# THE TASK
Reproduce all of the data that follows, character for character.

Dataset excerpts:

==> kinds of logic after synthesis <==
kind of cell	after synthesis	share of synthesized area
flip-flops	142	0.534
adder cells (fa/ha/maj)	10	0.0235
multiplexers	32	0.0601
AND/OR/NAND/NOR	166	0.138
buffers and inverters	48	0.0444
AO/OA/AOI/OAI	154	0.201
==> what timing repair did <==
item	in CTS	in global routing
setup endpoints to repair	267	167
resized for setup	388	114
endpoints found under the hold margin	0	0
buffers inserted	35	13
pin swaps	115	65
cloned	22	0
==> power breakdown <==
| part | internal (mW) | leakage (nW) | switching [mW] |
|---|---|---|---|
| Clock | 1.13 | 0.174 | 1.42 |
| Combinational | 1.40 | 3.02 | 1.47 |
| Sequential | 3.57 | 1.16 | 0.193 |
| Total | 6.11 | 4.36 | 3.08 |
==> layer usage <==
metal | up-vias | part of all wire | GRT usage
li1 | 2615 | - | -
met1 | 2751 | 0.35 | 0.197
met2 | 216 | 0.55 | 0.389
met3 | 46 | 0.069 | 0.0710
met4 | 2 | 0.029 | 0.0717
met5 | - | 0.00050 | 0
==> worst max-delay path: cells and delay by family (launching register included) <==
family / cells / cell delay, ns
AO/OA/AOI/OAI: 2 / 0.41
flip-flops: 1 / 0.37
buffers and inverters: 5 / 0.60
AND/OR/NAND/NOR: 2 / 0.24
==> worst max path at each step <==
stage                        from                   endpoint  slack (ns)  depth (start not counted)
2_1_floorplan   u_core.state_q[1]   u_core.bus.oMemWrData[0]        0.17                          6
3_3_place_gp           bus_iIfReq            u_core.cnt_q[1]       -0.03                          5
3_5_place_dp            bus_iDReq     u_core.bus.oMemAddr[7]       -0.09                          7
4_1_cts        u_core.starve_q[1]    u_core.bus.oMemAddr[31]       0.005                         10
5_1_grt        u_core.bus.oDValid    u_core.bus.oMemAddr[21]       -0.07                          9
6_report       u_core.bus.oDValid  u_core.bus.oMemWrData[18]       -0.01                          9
==> src/rtl/rx_tx.sv <==
// Full-duplex UART transceiver: 8 data bits LSB first, even parity, one stop bit.
// RX and TX run independently from the same bit-period divider constant.
module rx_tx #(
  parameter int unsigned CLK_HZ = 25_000_000,
  parameter int unsigned BAUD   = 9600
) (
  input  logic       clk,
  input  logic       rst,
  input  logic       rx,
  input  logic       tx_vld,
  input  logic [7:0] tx_data,
  output logic       rx_vld,
  output logic [7:0] rx_data,
  output logic       tx,
  output logic       txrdy
);

  localparam int unsigned Div  = CLK_HZ / BAUD;
  localparam int unsigned CntW = $clog2(Div + 1);
  localparam logic [CntW-1:0] DivLast  = CntW'(Div - 1);
  localparam logic [CntW-1:0] HalfLast = CntW'(Div / 2 - 1);

  typedef enum logic [2:0] {RxIdle, RxStart, RxData, RxParity, RxStop} rx_state_e;
  typedef enum logic {TxIdle, TxBusy} tx_state_e;

  rx_state_e       rx_state_q;
  logic            rx_meta_q, rx_sync_q, rx_prev_q;
  logic [CntW-1:0] rx_cnt_q;
  logic [2:0]      rx_bit_q;
  logic [7:0]      rx_shift_q;
  logic            rx_par_q;
  logic            rx_vld_q;
  logic [7:0]      rx_data_q;

  tx_state_e       tx_state_q;
  logic [CntW-1:0] tx_cnt_q;
  logic [3:0]      tx_left_q;
  logic [9:0]      tx_shift_q;
  logic            tx_q;
  logic            txrdy_q;

  // Receiver: 2-FF synchroniser, falling-edge start detect, mid-bit sampling.
  always_ff @(posedge clk or negedge rst) begin
    if (!rst) begin
      rx_meta_q  <= 1'b1;
      rx_sync_q  <= 1'b1;
      rx_prev_q  <= 1'b1;
      rx_state_q <= RxIdle;
      rx_cnt_q   <= '0;
      rx_bit_q   <= '0;
      rx_shift_q <= '0;
      rx_par_q   <= 1'b0;
      rx_vld_q   <= 1'b0;
      rx_data_q  <= '0;
    end else begin
      rx_meta_q <= rx;
      rx_sync_q <= rx_meta_q;
      rx_prev_q <= rx_sync_q;
      rx_vld_q  <= 1'b0;
      unique case (rx_state_q)
        RxIdle: begin
          if (rx_prev_q && !rx_sync_q) begin
            rx_state_q <= RxStart;
            rx_cnt_q   <= '0;
          end
        end
        RxStart: begin
          if (rx_cnt_q == HalfLast) begin
            rx_cnt_q   <= '0;
            rx_bit_q   <= '0;
            rx_state_q <= rx_sync_q ? RxIdle : RxData;
          end else begin
            rx_cnt_q <= rx_cnt_q + 1'b1;
          end
        end
        RxData: begin
          if (rx_cnt_q == DivLast) begin
            rx_cnt_q   <= '0;
            rx_shift_q <= {rx_sync_q, rx_shift_q[7:1]};
            rx_bit_q   <= rx_bit_q + 1'b1;
            if (rx_bit_q == 3'd7) rx_state_q <= RxParity;
          end else begin
            rx_cnt_q <= rx_cnt_q + 1'b1;
          end
        end
        RxParity: begin
          if (rx_cnt_q == DivLast) begin
            rx_cnt_q   <= '0;
            rx_par_q   <= rx_sync_q;
            rx_state_q <= RxStop;
          end else begin
            rx_cnt_q <= rx_cnt_q + 1'b1;
          end
        end
        RxStop: begin
          if (rx_cnt_q == DivLast) begin
            rx_cnt_q <= '0;
            if (rx_sync_q && (rx_par_q == ^rx_shift_q)) begin
              rx_data_q <= rx_shift_q;
              rx_vld_q  <= 1'b1;
            end
            // Back to idle mid-stop so the next start edge is not missed.
            rx_state_q <= RxIdle;
          end else begin
            rx_cnt_q <= rx_cnt_q + 1'b1;
          end
        end
        default: rx_state_q <= RxIdle;
      endcase
    end
  end

  // Transmitter: start bit goes out on the accepting edge; stop, parity, data queued in a shifter.
  always_ff @(posedge clk or negedge rst) begin
    if (!rst) begin
      tx_state_q <= TxIdle;
      tx_cnt_q   <= '0;
      tx_left_q  <= '0;
      tx_shift_q <= '1;
      tx_q       <= 1'b1;
      txrdy_q    <= 1'b1;
    end else begin
      unique case (tx_state_q)
        TxIdle: begin
          if (tx_vld) begin
            tx_shift_q <= {1'b1, ^tx_data, tx_data};
            tx_q       <= 1'b0;
            txrdy_q    <= 1'b0;
            tx_cnt_q   <= '0;
            tx_left_q  <= 4'd10;
            tx_state_q <= TxBusy;
          end
        end
        TxBusy: begin
          if (tx_cnt_q == DivLast) begin
            tx_cnt_q <= '0;
            if (tx_left_q == 4'd0) begin
              tx_q       <= 1'b1;
              txrdy_q    <= 1'b1;
              tx_state_q <= TxIdle;
            end else begin
              tx_q       <= tx_shift_q[0];
              tx_shift_q <= {1'b1, tx_shift_q[9:1]};
              tx_left_q  <= tx_left_q - 1'b1;
            end
          end else begin
            tx_cnt_q <= tx_cnt_q + 1'b1;
          end
        end
        default: tx_state_q <= TxIdle;
      endcase
    end
  end

  assign rx_vld  = rx_vld_q;
  assign rx_data = rx_data_q;
  assign tx      = tx_q;
  assign txrdy   = txrdy_q;

endmodule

# SOLUTION
==> kinds of logic after synthesis <==
kind of cell	after synthesis	share of synthesized area
flip-flops	142	0.534
adder cells (fa/ha/maj)	10	0.0235
multiplexers	32	0.0601
AND/OR/NAND/NOR	166	0.138
buffers and inverters	48	0.0444
AO/OA/AOI/OAI	154	0.201
==> what timing repair did <==
item	in CTS	in global routing
setup endpoints to repair	267	167
resized for setup	388	114
endpoints found under the hold margin	0	0
buffers inserted	35	13
pin swaps	115	65
cloned	22	0
==> power breakdown <==
| part | internal (mW) | leakage (nW) | switching [mW] |
|---|---|---|---|
| Clock | 1.13 | 0.174 | 1.42 |
| Combinational | 1.40 | 3.02 | 1.47 |
| Sequential | 3.57 | 1.16 | 0.193 |
| Total | 6.11 | 4.36 | 3.08 |
==> layer usage <==
metal | up-vias | part of all wire | GRT usage
li1 | 2615 | - | -
met1 | 2751 | 0.35 | 0.197
met2 | 216 | 0.55 | 0.389
met3 | 46 | 0.069 | 0.0710
met4 | 2 | 0.029 | 0.0717
met5 | - | 0.00050 | 0
==> worst max-delay path: cells and delay by family (launching register included) <==
family / cells / cell delay, ns
AO/OA/AOI/OAI: 2 / 0.41
flip-flops: 1 / 0.37
buffers and inverters: 5 / 0.60
AND/OR/NAND/NOR: 2 / 0.24
==> worst max path at each step <==
stage                        from                   endpoint  slack (ns)  depth (start not counted)
2_1_floorplan   u_core.state_q[1]   u_core.bus.oMemWrData[0]        0.17                          6
3_3_place_gp           bus_iIfReq            u_core.cnt_q[1]       -0.03                          5
3_5_place_dp            bus_iDReq     u_core.bus.oMemAddr[7]       -0.09                          7
4_1_cts        u_core.starve_q[1]    u_core.bus.oMemAddr[31]       0.005                         10
5_1_grt        u_core.bus.oDValid    u_core.bus.oMemAddr[21]       -0.07                          9
6_report       u_core.bus.oDValid  u_core.bus.oMemWrData[18]       -0.01                          9
==> src/rtl/rx_tx.sv <==
// Full-duplex UART transceiver: 8 data bits LSB first, even parity, one stop bit.
// RX and TX run independently from the same bit-period divider constant.
module rx_tx #(
  parameter int unsigned CLK_HZ = 25_000_000,
  parameter int unsigned BAUD   = 9600
) (
  input  logic       clk,
  input  logic       rst,
  input  logic       rx,
  input  logic       tx_vld,
  input  logic [7:0] tx_data,
  output logic       rx_vld,
  output logic [7:0] rx_data,
  output logic       tx,
  output logic       txrdy
);

  localparam int unsigned Div  = CLK_HZ / BAUD;
  localparam int unsigned CntW = $clog2(Div + 1);
  localparam logic [CntW-1:0] DivLast  = CntW'(Div - 1);
  localparam logic [CntW-1:0] HalfLast = CntW'(Div / 2 - 1);

  typedef enum logic [2:0] {RxIdle, RxStart, RxData, RxParity, RxStop} rx_state_e;
  typedef enum logic {TxIdle, TxBusy} tx_state_e;

  rx_state_e       rx_state_q;
  logic            rx_meta_q, rx_sync_q, rx_prev_q;
  logic [CntW-1:0] rx_cnt_q;
  logic [2:0]      rx_bit_q;
  logic [7:0]      rx_shift_q;
  logic            rx_par_q;
  logic            rx_vld_q;
  logic [7:0]      rx_data_q;

  tx_state_e       tx_state_q;
  logic [CntW-1:0] tx_cnt_q;
  logic [3:0]      tx_left_q;
  logic [9:0]      tx_shift_q;
  logic            tx_q;
  logic            txrdy_q;

  // Receiver: 2-FF synchroniser, falling-edge start detect, mid-bit sampling.
  always_ff @(posedge clk or negedge rst) begin
    if (!rst) begin
      rx_meta_q  <= 1'b1;
      rx_sync_q  <= 1'b1;
      rx_prev_q  <= 1'b1;
      rx_state_q <= RxIdle;
      rx_cnt_q   <= '0;
      rx_bit_q   <= '0;
      rx_shift_q <= '0;
      rx_par_q   <= 1'b0;
      rx_vld_q   <= 1'b0;
      rx_data_q  <= '0;
    end else begin
      rx_meta_q <= rx;
      rx_sync_q <= rx_meta_q;
      rx_prev_q <= rx_sync_q;
      rx_vld_q  <= 1'b0;
      unique case (rx_state_q)
        RxIdle: begin
          if (rx_prev_q && !rx_sync_q) begin
            rx_state_q <= RxStart;
            rx_cnt_q   <= '0;
          end
        end
        RxStart: begin
          if (rx_cnt_q == HalfLast) begin
            rx_cnt_q   <= '0;
            rx_bit_q   <= '0;
            rx_state_q <= rx_sync_q ? RxIdle : RxData;
          end else begin
            rx_cnt_q <= rx_cnt_q + 1'b1;
          end
        end
        RxData: begin
          if (rx_cnt_q == DivLast) begin
            rx_cnt_q   <= '0;
            rx_shift_q <= {rx_sync_q, rx_shift_q[7:1]};
            rx_bit_q   <= rx_bit_q + 1'b1;
            if (rx_bit_q == 3'd7) rx_state_q <= RxParity;
          end else begin
            rx_cnt_q <= rx_cnt_q + 1'b1;
          end
        end
        RxParity: begin
          if (rx_cnt_q == DivLast) begin
            rx_cnt_q   <= '0;
            rx_par_q   <= rx_sync_q;
            rx_state_q <= RxStop;
          end else begin
            rx_cnt_q <= rx_cnt_q + 1'b1;
          end
        end
        RxStop: begin
          if (rx_cnt_q == DivLast) begin
            rx_cnt_q <= '0;
            if (rx_sync_q && (rx_par_q == ^rx_shift_q)) begin
              rx_data_q <= rx_shift_q;
              rx_vld_q  <= 1'b1;
            end
            // Back to idle mid-stop so the next start edge is not missed.
            rx_state_q <= RxIdle;
          end else begin
            rx_cnt_q <= rx_cnt_q + 1'b1;
          end
        end
        default: rx_state_q <= RxIdle;
      endcase
    end
  end

  // Transmitter: start bit goes out on the accepting edge; stop, parity, data queued in a shifter.
  always_ff @(posedge clk or negedge rst) begin
    if (!rst) begin
      tx_state_q <= TxIdle;
      tx_cnt_q   <= '0;
      tx_left_q  <= '0;
      tx_shift_q <= '1;
      tx_q       <= 1'b1;
      txrdy_q    <= 1'b1;
    end else begin
      unique case (tx_state_q)
        TxIdle: begin
          if (tx_vld) begin
            tx_shift_q <= {1'b1, ^tx_data, tx_data};
            tx_q       <= 1'b0;
            txrdy_q    <= 1'b0;
            tx_cnt_q   <= '0;
            tx_left_q  <= 4'd10;
            tx_state_q <= TxBusy;
          end
        end
        TxBusy: begin
          if (tx_cnt_q == DivLast) begin
            tx_cnt_q <= '0;
            if (tx_left_q == 4'd0) begin
              tx_q       <= 1'b1;
              txrdy_q    <= 1'b1;
              tx_state_q <= TxIdle;
            end else begin
              tx_q       <= tx_shift_q[0];
              tx_shift_q <= {1'b1, tx_shift_q[9:1]};
              tx_left_q  <= tx_left_q - 1'b1;
            end
          end else begin
            tx_cnt_q <= tx_cnt_q + 1'b1;
          end
        end
        default: tx_state_q <= TxIdle;
      endcase
    end
  end

  assign rx_vld  = rx_vld_q;
  assign rx_data = rx_data_q;
  assign tx      = tx_q;
  assign txrdy   = txrdy_q;

endmodule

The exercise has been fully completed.